==> config.mk <==
export PLATFORM = sky130hd
export DESIGN_NAME = mul_fp16_arbiter
export DESIGN_NICKNAME = d
export VERILOG_FILES = /design/src/rtl/mul_fp16_arbiter_pkg.sv /design/src/rtl/mul_fp16_singlecycle.sv /design/src/rtl/mul_fp16_arbiter.sv
export SDC_FILE = /design/constraint.sdc
export NUM_CORES = 1
export LEC_CHECK = 0
export ABC_CLOCK_PERIOD_IN_PS = 13000
export CAP_MARGIN = 5
export CORE_ASPECT_RATIO = 1.75
export CORE_MARGIN = 1
export CORE_UTILIZATION = 40
export CTS_CLUSTER_DIAMETER = 60
export DETAILED_ROUTE_END_ITERATION = 7
export PLACE_DENSITY = 0.75
export SYNTH_ARGS = -nofsm -noshare
export SYNTH_HDL_FRONTEND = slang
export SYNTH_SLANG_ARGS = --single-unit
==> constraint.sdc <==
create_clock -name clk -period 13 [get_ports clk]
set_clock_uncertainty 0.15 [all_clocks]
set_input_delay 2.6 -clock clk [delete_from_list [all_inputs] [get_ports clk]]
set_output_delay 2.6 -clock clk [all_outputs]
set_load 0.05 [all_outputs]
==> src/rtl/mul_fp16_arbiter_pkg.sv <==
// Shared types and constants for the FP16 multiplier arbiter and its
// single-cycle multiplier.
package mul_fp16_arbiter_pkg;

    typedef logic [15:0] fp16_t;

    typedef enum logic [1:0] {
        IDLE = 2'd0,
        MUL  = 2'd1,
        RESP = 2'd2
    } state_e;

    localparam int NREQ_DEFAULT = 4;

    localparam fp16_t FP16_QNAN = 16'h7E00;

    function automatic fp16_t fp16_inf(input logic sign);
        return {sign, 5'h1F, 10'h000};
    endfunction

endpackage

==> src/rtl/mul_fp16_singlecycle.sv <==
// FP16 multiplier with one register stage: operands presented with start,
// product and done appear on the following cycle. Subnormals flush to zero.
module mul_fp16_singlecycle
    import mul_fp16_arbiter_pkg::*;
(
    input  logic  clk,
    input  logic  rst_n,
    input  logic  start,
    input  fp16_t a,
    input  fp16_t b,
    output logic  done,
    output fp16_t result
);

    logic        done_q;
    fp16_t       result_q;
    fp16_t       prod_s;
    logic        sign_s;
    logic [4:0]  ea_s;
    logic [4:0]  eb_s;
    logic        a_nan_s;
    logic        b_nan_s;
    logic        a_inf_s;
    logic        b_inf_s;
    logic        a_zero_s;
    logic        b_zero_s;
    logic [21:0] p_s;
    logic [9:0]  frac_s;
    logic        guard_s;
    logic        sticky_s;
    logic [10:0] rnd_s;
    logic [6:0]  ebias_s;

    // Combinational product: normalise, round to nearest even, then classify.
    always_comb begin
        sign_s   = a[15] ^ b[15];
        ea_s     = a[14:10];
        eb_s     = b[14:10];
        a_nan_s  = (ea_s == 5'h1F) && (a[9:0] != 10'h000);
        b_nan_s  = (eb_s == 5'h1F) && (b[9:0] != 10'h000);
        a_inf_s  = (ea_s == 5'h1F) && (a[9:0] == 10'h000);
        b_inf_s  = (eb_s == 5'h1F) && (b[9:0] == 10'h000);
        a_zero_s = (ea_s == 5'h00);
        b_zero_s = (eb_s == 5'h00);
        p_s      = 22'({1'b1, a[9:0]}) * 22'({1'b1, b[9:0]});
        if (p_s[21]) begin
            frac_s   = p_s[20:11];
            guard_s  = p_s[10];
            sticky_s = |p_s[9:0];
        end else begin
            frac_s   = p_s[19:10];
            guard_s  = p_s[9];
            sticky_s = |p_s[8:0];
        end
        rnd_s   = {1'b0, frac_s} + {10'd0, guard_s & (sticky_s | frac_s[0])};
        // Biased sum carries the +15 offset twice; legal range is 16..45.
        ebias_s = 7'(ea_s) + 7'(eb_s) + 7'(p_s[21]) + 7'(rnd_s[10]);
        if (a_nan_s || b_nan_s || (a_inf_s && b_zero_s) || (b_inf_s && a_zero_s)) begin
            prod_s = FP16_QNAN;
        end else if (a_inf_s || b_inf_s) begin
            prod_s = fp16_inf(sign_s);
        end else if (a_zero_s || b_zero_s) begin
            prod_s = {sign_s, 15'h0000};
        end else if (ebias_s >= 7'd46) begin
            prod_s = fp16_inf(sign_s);
        end else if (ebias_s <= 7'd15) begin
            prod_s = {sign_s, 15'h0000};
        end else begin
            prod_s = {sign_s, 5'(ebias_s - 7'd15), rnd_s[9:0]};
        end
    end

    // Output register: capture the product only when started.
    always_ff @(posedge clk or negedge rst_n) begin
        if (!rst_n) begin
            done_q   <= 1'b0;
            result_q <= 16'h0000;
        end else begin
            done_q <= start;
            if (start) begin
                result_q <= prod_s;
            end else begin
                result_q <= result_q;
            end
        end
    end

    assign done   = done_q;
    assign result = result_q;

endmodule

==> src/rtl/mul_fp16_arbiter.sv <==
// Round-robin arbiter sharing one FP16 multiplier among NREQ requesters,
// with a held response register for the owning requester.
module mul_fp16_arbiter
    import mul_fp16_arbiter_pkg::*;
#(
    parameter int NREQ = NREQ_DEFAULT
) (
    input  logic                      clk,
    input  logic                      RST,
    input  logic [NREQ-1:0]           req_valid,
    output logic [NREQ-1:0]           req_ready,
    input  fp16_t [NREQ-1:0]          req_a,
    input  fp16_t [NREQ-1:0]          req_b,
    output logic                      resp_valid,
    input  logic                      resp_ready,
    output logic [$clog2(NREQ)-1:0]   resp_id,
    output fp16_t                     resp_result,
    output logic                      busy
);

    localparam int IDW = $clog2(NREQ);

    state_e          state_q;
    state_e          state_d;
    logic [IDW-1:0]  last_grant_q;
    logic            resp_valid_q;
    fp16_t           resp_result_q;
    logic [IDW-1:0]  resp_id_q;
    logic [IDW:0]    pick_s;
    logic            grant_s;
    logic            capture_s;
    logic            release_s;
    logic [NREQ-1:0] ready_s;
    fp16_t           mul_a_s;
    fp16_t           mul_b_s;
    logic            mul_done_s;
    fp16_t           mul_result_s;

    // Returns {found, index}; search begins just after the last grant.
    function automatic logic [IDW:0] rr_pick(input logic [NREQ-1:0] valid,
                                             input logic [IDW-1:0]  last);
        logic           found;
        logic [IDW-1:0] idx;
        found = 1'b0;
        idx   = {IDW{1'b0}};
        for (int i = 1; i <= NREQ; i++) begin
            if (!found && valid[(int'(last) + i) % NREQ]) begin
                found = 1'b1;
                idx   = IDW'((int'(last) + i) % NREQ);
            end
        end
        return {found, idx};
    endfunction

    assign pick_s  = rr_pick(req_valid, last_grant_q);
    assign mul_a_s = req_a[pick_s[IDW-1:0]];
    assign mul_b_s = req_b[pick_s[IDW-1:0]];

    // Next-state and handshake decode.
    always_comb begin
        state_d   = state_q;
        grant_s   = 1'b0;
        capture_s = 1'b0;
        release_s = 1'b0;
        case (state_q)
            IDLE: begin
                if (pick_s[IDW] && !RST) begin
                    grant_s = 1'b1;
                    state_d = MUL;
                end else begin
                    state_d = IDLE;
                end
            end
            MUL: begin
                // Without done the FSM parks here rather than invent a result.
                if (mul_done_s) begin
                    capture_s = 1'b1;
                    state_d   = RESP;
                end else begin
                    state_d = MUL;
                end
            end
            RESP: begin
                if (resp_ready) begin
                    release_s = 1'b1;
                    state_d   = IDLE;
                end else begin
                    state_d = RESP;
                end
            end
            default: begin
                state_d = IDLE;
            end
        endcase
    end

    // Ready is one-hot on the granted requester, only in the grant cycle.
    always_comb begin
        ready_s = {NREQ{1'b0}};
        if (grant_s) begin
            ready_s = NREQ'(1) << pick_s[IDW-1:0];
        end else begin
            ready_s = {NREQ{1'b0}};
        end
    end

    // State, pointer and response registers.
    always_ff @(posedge clk or posedge RST) begin
        if (RST) begin
            state_q       <= IDLE;
            last_grant_q  <= IDW'(NREQ - 1);
            resp_valid_q  <= 1'b0;
            resp_result_q <= 16'h0000;
            resp_id_q     <= {IDW{1'b0}};
        end else begin
            state_q <= state_d;
            if (grant_s) begin
                last_grant_q <= pick_s[IDW-1:0];
            end else begin
                last_grant_q <= last_grant_q;
            end
            if (capture_s) begin
                resp_valid_q  <= 1'b1;
                resp_result_q <= mul_result_s;
                resp_id_q     <= last_grant_q;
            end else if (release_s) begin
                resp_valid_q  <= 1'b0;
            end else begin
                resp_valid_q  <= resp_valid_q;
            end
        end
    end

    mul_fp16_singlecycle u_mul (
        .clk    (clk),
        .rst_n  (~RST),
        .start  (grant_s),
        .a      (mul_a_s),
        .b      (mul_b_s),
        .done   (mul_done_s),
        .result (mul_result_s)
    );

    assign req_ready   = ready_s;
    assign resp_valid  = resp_valid_q;
    assign resp_result = resp_result_q;
    assign resp_id     = resp_id_q;
    assign busy        = (state_q != IDLE);

endmodule

==> metrics, run 1 <==
total grt overflow 0; critical path type input port to flip-flop; Slew HR 40.3%; Final Net Count 1436; Max Cap Viol 0; layout cells sized above 1 16.9%; Final Setup Violations 0; hold_buf cts 0; Synth Instances 902; Post-DRT Antenna Nets 0; DRT iter0 DRCs 361; Critical Path RT 13070 ps; dpl hpwl 21.3 mm; Fmax 79.9 MHz; max incr delay on CP roughly 550 ps; FP Rows 67; #FFs+latches synth 40; Syn Nets about 1200; Synth Warn # 0; clk sinks 40; core area 0.0192 mm^2; Crit Path Max Fanout 9; Root Driver clkbuf_16; most frequent CP cell fa_1; actual slew at the worst max-slew pin 892 ps; post-route cell area 0.0108 mm^2; post-synthesis cell type count a little over 80; vias in the first global route roughly 7900; FILL cells 1690; Final Hold Fails 0; initial antenna violation count 1; post-DR wirelength/cell 17.7 um; post-synthesis sequential area ratio roughly 13%; CTS Buf Count 5; Routed WL around 25 mm; final worst-path cycle share a little over nine tenths; CP max-delay cell fa_1; starting density of the core 41.1%; max-slew violations 0; CP Capture Type flip-flop; Primary FF master, synth dfrtp_1; area grow syn2layout 36.8%; GRT Total Usage between 20% and 30%; Clock Latency Late Sink 280 ps; Post-Syn Area per Cell 8.75 um^2; gpl congestion between 0.9 and 1; Yosys top cell area share 20.6%; CP startpoint kind input port; Yosys top cell by area fa_1; largest net degree at the start of global routing 41; Ports 159; DP Area 0.0104 mm^2; synthesized cell area 0.00789 mm^2; clk slew on worst S/H paths roughly 60 ps; Async SR Flop Fraction 100%; Min Clock Period, post-route 12520 ps; status complete, no violations; H-tree levels 2; count leader, synth inv_1; DR vias 7512; Post-synth top cells inv_1, nand2_1, fa_1; worst path arrival time 12580 ps; Initial DRT Pass Iterations 4; global-route wire length before repair roughly 38 mm; CTS tree built; IO Port Bufs between 150 and 200; synth top area cells fa_1, dfrtp_1, ha_1, mux2i_1, inv_1; DIE WIDTH roughly 110 um; Hold Crit Class flip-flop to flip-flop; die area 0.0203 mm^2; DR vias/cell 5.39; residual DRC count 0; Bufs on Longest Clock Path 2; die height around 190 um; Post-synth EDFFs 0
==> path summary, 6_finish.rpt <==
path	start	end	slack (ps)	depth (start not counted)
max in group asynchronous	RST	last_grant_q[0]	9730	3
min in group asynchronous	RST	resp_result[11]	2620	3
hold reg to reg	u_mul.done	state_q[0]	340	1
setup reg to reg	last_grant_q[0]	u_mul.result[6]	2730	43
hold / removal	u_mul.done	state_q[0]	340	1
setup / recovery	req_valid[3]	u_mul.result[6]	480	44
==> through the flow <==
step | setup WS, ps | util (%) | hold WS [ps] | setup TNS [ps] | cells
5_1_grt | -8.86 | 56.2 | 354 | -22.6 | 1394
3_5_place_dp | -367 | 54.4 | 325 | -3190 | 1376
4_1_cts | 20.0 | 55.3 | 336 | 0 | 1384
3_3_place_gp | -134 | 54.4 | 326 | -1070 | 1376
2_1_floorplan | 111 | - | 308 | 0 | 902
6_report | 482 | 56.2 | 337 | 0 | 1394
==> cells by family after synthesis <==
kind of cell / after synthesis / synth area share (%)
AO/OA/AOI/OAI: 139 / 12.7
XOR/XNOR: 32 / 3.73
adder cells (fa/ha/maj): 150 / 31.5
buffers and inverters: 159 / 8.36
flip-flops: 40 / 12.7
multiplexers: 96 / 12.7
AND/OR/NAND/NOR: 286 / 18.4
==> layout by cell type (no fill, tap or decap), types with 6 or more instances in the layout <==
cell type        netlist  final
nor2b_1               11      9
inv_2                  5      6
nand2_1               94     94
a21o_1                10     10
or4_1                  6      6
nor3_1                15     15
clkdlybuf4s50_1        0    156
a22o_1                 6      6
buf_4                  2    108
nor4_1                 6      6
xnor2_1               21     21
nor2_1                72     70
dfrtp_1               38     38
inv_1                121    120
nand2b_1              10     10
fa_1                  81     81
a211oi_1              13     12
mux2_2                23     23
mux2i_1               70     66
a21oi_1               29     27
ha_1                  69     69
o21ai_0               19     18
and4_1                 9      9
xor2_1                10     10
nand3_1                8      8
and2_1                17     17
and3_1                 8      8
==> area by class of cell <==
type | instances | area (um^2) | area share (%)
Multi-Input combinational cell | 704 | 6350 | 58.8
Timing Repair Buffer | 271 | 2480 | 23.0
Sequential cell | 40 | 1000 | 9.30
Inverter | 129 | 490 | 4.55
Tap cell | 241 | 302 | 2.79
Clock buffer | 6 | 129 | 1.19
Clock inverter | 2 | 35.0 | 0.325
Antenna cell | 1 | 2.50 | 0.0232
==> sequential cells by signal, summed over array words and instances, names as in the netlist <==
| register | cells |
|---|---|
| resp_result | 16 |
| u_mul.result | 16 |
| last_grant_q | 2 |
| resp_id | 2 |
| resp_valid | 1 |
| state_q | 2 |
| u_mul.done | 1 |
==> critical path, delay by kind of cell <==
kind	cells	cell delay, ps
fa+ha+maj	10	4070
mux	2	370
compound gates	10	1890
buf+inv	10	1540
simple gates	12	2110
==> metal layers <==
layer  track usage, %  share of wire [%]  up-vias  wire length, um
met2             47.6                 57      202            14100
met5                0                  0        -                0
li1                 -                  -     3573                -
met3            0.904                2.7       79              659
met1             24.2                 35     3658             8550
met4             13.4                5.6        0             1390
==> timing repair <==
item	in CTS	in global routing
pin swaps	0	6
buffers inserted	0	8
setup endpoints to repair	9	15
cloned	0	1
endpoints found under the hold margin	0	0
gates resized for setup	3	27
Power of run 1 is not shown: default switching activity piles up to over one toggle a cycle in this logic, so the estimate is an artifact.
==> inputs of run 2 (changes only) <==
--- a/config.mk
+++ b/config.mk
@@ -5,14 +5,14 @@
 export SDC_FILE = /design/constraint.sdc
 export NUM_CORES = 1
 export LEC_CHECK = 0
-export ABC_CLOCK_PERIOD_IN_PS = 13000
+export ABC_CLOCK_PERIOD_IN_PS = 15820
 export CAP_MARGIN = 5
 export CORE_ASPECT_RATIO = 1.75
 export CORE_MARGIN = 1
-export CORE_UTILIZATION = 40
+export CORE_UTILIZATION = 58
 export CTS_CLUSTER_DIAMETER = 60
 export DETAILED_ROUTE_END_ITERATION = 7
-export PLACE_DENSITY = 0.75
+export PLACE_DENSITY = 0.95
 export SYNTH_ARGS = -nofsm -noshare
 export SYNTH_HDL_FRONTEND = slang
 export SYNTH_SLANG_ARGS = --single-unit
==> constraint.sdc (replaced) <==
create_clock -name clk -period 15.82 [get_ports clk]
set_clock_uncertainty 0.15 [all_clocks]
set_input_delay 3.164 -clock clk [delete_from_list [all_inputs] [get_ports clk]]
set_output_delay 3.164 -clock clk [all_outputs]
set_load 0.05 [all_outputs]
==> metrics, run 2 (same netlist as run 1, synthesis figures left out) <==
vias in the first global route 7930 (was 7887); DIE WIDTH 90.2 um (was 108 um); Bufs on Longest Clock Path 2 (unchanged); Post-DRT Antenna Nets 0 (unchanged); Ports 159 (unchanged); grt met2 use 64.7% (was 47.6%); max incr delay on CP 560 ps (was 550 ps); die area 0.0141 mm^2 (was 0.0203 mm^2); status complete, no violations (unchanged); worst setup margin 776 ps (was 482 ps); starting density of the core 59.3% (was 41.1%); H-tree levels 2 (unchanged); post-DR wirelength/cell 19.8 um (was 17.7 um); layout cells sized above 1 7.61% (was 16.9%); gpl congestion 0.972 (was 0.945); Cells after DPL 1217 (was 1376); Slew HR 29.8% (was 40.3%); area grow syn2layout 23.9% (was 36.8%); FP Rows 56 (was 67); IO Port Bufs 158 (unchanged); total negative slack 0 ps (unchanged); fin util 73.5% (was 56.2%); core area 0.0133 mm^2 (was 0.0192 mm^2); DRT iter0 DRCs 467 (was 361); Clock Latency Late Sink 280 ps (about the same); final worst-path cycle share 95.1%; Hold Crit Class flip-flop to flip-flop (unchanged); die height 156 um (was 188 um); CP max-delay cell clkdlybuf4s50_1 (was fa_1); critical path type input port to flip-flop (unchanged); residual DRC count 0 (unchanged); commonest non-fill, non-tap cells in the layout clkdlybuf4s50_1, inv_1, nand2_1 (was clkdlybuf4s50_1, inv_1, buf_4); Final Setup Violations 0 (unchanged); Crit Path Max Fanout 23 (was 9); GRT Total Usage 33.9% (was 24.1%); CP Capture Type flip-flop (unchanged); pre-CTS setup slack 360 ps (was -367 ps); CP startpoint kind input port (unchanged); initial antenna violation count 0 (was 1); Root Driver clkbuf_16 (unchanged); Final Net Count 1335 (was 1436); dpl hpwl 20.2 mm (was 21.3 mm); CTS tree built (unchanged); CTS Buf Count 5 (unchanged); CP delay by family, top adder cells (unchanged); postcts setup bufs 0 (unchanged); GR peak layer met2 (unchanged); commonest non-fill, non-tap cell in the layout clkdlybuf4s50_1 (unchanged); actual slew at the worst max-slew pin 1020 ps (was 892 ps); Fmax between 60 and 70 MHz; clk slew on worst S/H paths 60 ps (about the same); Critical Path RT 15880 ps (was 13070 ps); fin cells 1225 (was 1394); global-route wire length before repair 37.8 mm (was 38.0 mm); Min Clock Period, post-route 15040 ps; Max Cap Viol 0 (unchanged); worst path arrival time 15110 ps (was 12580 ps); WP buf/inv 11 (was 10); Final Hold Fails 0 (unchanged); DR vias 7578 (was 7512); n_diodes 0 (was 1); largest net degree at the start of global routing 41 (unchanged); total grt overflow 0 (unchanged); RSZ-0062 raised after global routing false; Initial DRT Pass Iterations 5 (was 4); clk sinks 40 (unchanged); Routed WL 24.3 mm (was 24.7 mm); grt met3 use 3.89% (was 0.904%); met1 GRT Util 33.2% (was 24.2%); DR vias/cell 6.19 (was 5.39); max-slew violations 0 (unchanged)
## run 2: final cells by class
cell class,count,area [um^2]
Multi-Input combinational cell,703,6240
Fill cell,922,3530
Timing Repair Buffer,171,1680
Sequential cell,40,1000
Inverter,129,490
Tap cell,174,218
Clock buffer,5,125
Clock inverter,3,18.8
## run 2: worst reg2reg max path: cells and delay by family, from the launching register on
family / cells / cell delay, ps
buffers and inverters: 10 / 1370
and+or+nand+nor: 12 / 3150
adders and majority gates: 10 / 3880
muxes: 2 / 480
AOI/OAI and AO/OA: 10 / 2340
DFF: 1 / 630
## run 2: what timing repair did
action	in CTS	in global routing
setup endpoints to repair	0	9
hold buffers	0	0
gates resized for setup	0	4
## run 2: stage by stage
step / area [um^2] / hold slack (ps)
after floorplan: 7890 / 308
after global placement: 9620 / 328
after detailed placement: 9620 / 335
after CTS: 9770 / 354
after global routing: 9780 / 377
final: 9780 / 355
## run 2: metal layers
| layer | up-vias | part of all wire, % |
|---|---|---|
| met5 | - | 0 |
| met4 | 0 | 7.5 |
| li1 | 3362 | - |
| met3 | 158 | 5.0 |
| met2 | 394 | 55 |
| met1 | 3664 | 33 |
## run 2: worst paths after layout
kind                       depth (start not counted)          endpoint             from  slack (ps)
min                                                1   resp_result[11]  resp_result[11]         350
min reg2reg                                        1   resp_result[11]  resp_result[11]         350
max reg2reg                                       44   u_mul.result[4]  last_grant_q[0]        3760
max in group asynchronous                          3   last_grant_q[1]              RST       11950
min in group asynchronous                          3  u_mul.result[11]              RST        3210
max                                               45   u_mul.result[4]     req_valid[3]         780
Power of run 2 is left out for the same reason.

[REQUIREMENT] Reproduce, line for line, the material, starting at its first line, and end once the line holding "typedef logic [15:0] fp16_t;" has been output.

[RESPONSE AREA]
==> config.mk <==
export PLATFORM = sky130hd
export DESIGN_NAME = mul_fp16_arbiter
export DESIGN_NICKNAME = d
export VERILOG_FILES = /design/src/rtl/mul_fp16_arbiter_pkg.sv /design/src/rtl/mul_fp16_singlecycle.sv /design/src/rtl/mul_fp16_arbiter.sv
export SDC_FILE = /design/constraint.sdc
export NUM_CORES = 1
export LEC_CHECK = 0
export ABC_CLOCK_PERIOD_IN_PS = 13000
export CAP_MARGIN = 5
export CORE_ASPECT_RATIO = 1.75
export CORE_MARGIN = 1
export CORE_UTILIZATION = 40
export CTS_CLUSTER_DIAMETER = 60
export DETAILED_ROUTE_END_ITERATION = 7
export PLACE_DENSITY = 0.75
export SYNTH_ARGS = -nofsm -noshare
export SYNTH_HDL_FRONTEND = slang
export SYNTH_SLANG_ARGS = --single-unit
==> constraint.sdc <==
create_clock -name clk -period 13 [get_ports clk]
set_clock_uncertainty 0.15 [all_clocks]
set_input_delay 2.6 -clock clk [delete_from_list [all_inputs] [get_ports clk]]
set_output_delay 2.6 -clock clk [all_outputs]
set_load 0.05 [all_outputs]
==> src/rtl/mul_fp16_arbiter_pkg.sv <==
// Shared types and constants for the FP16 multiplier arbiter and its
// single-cycle multiplier.
package mul_fp16_arbiter_pkg;

    typedef logic [15:0] fp16_t;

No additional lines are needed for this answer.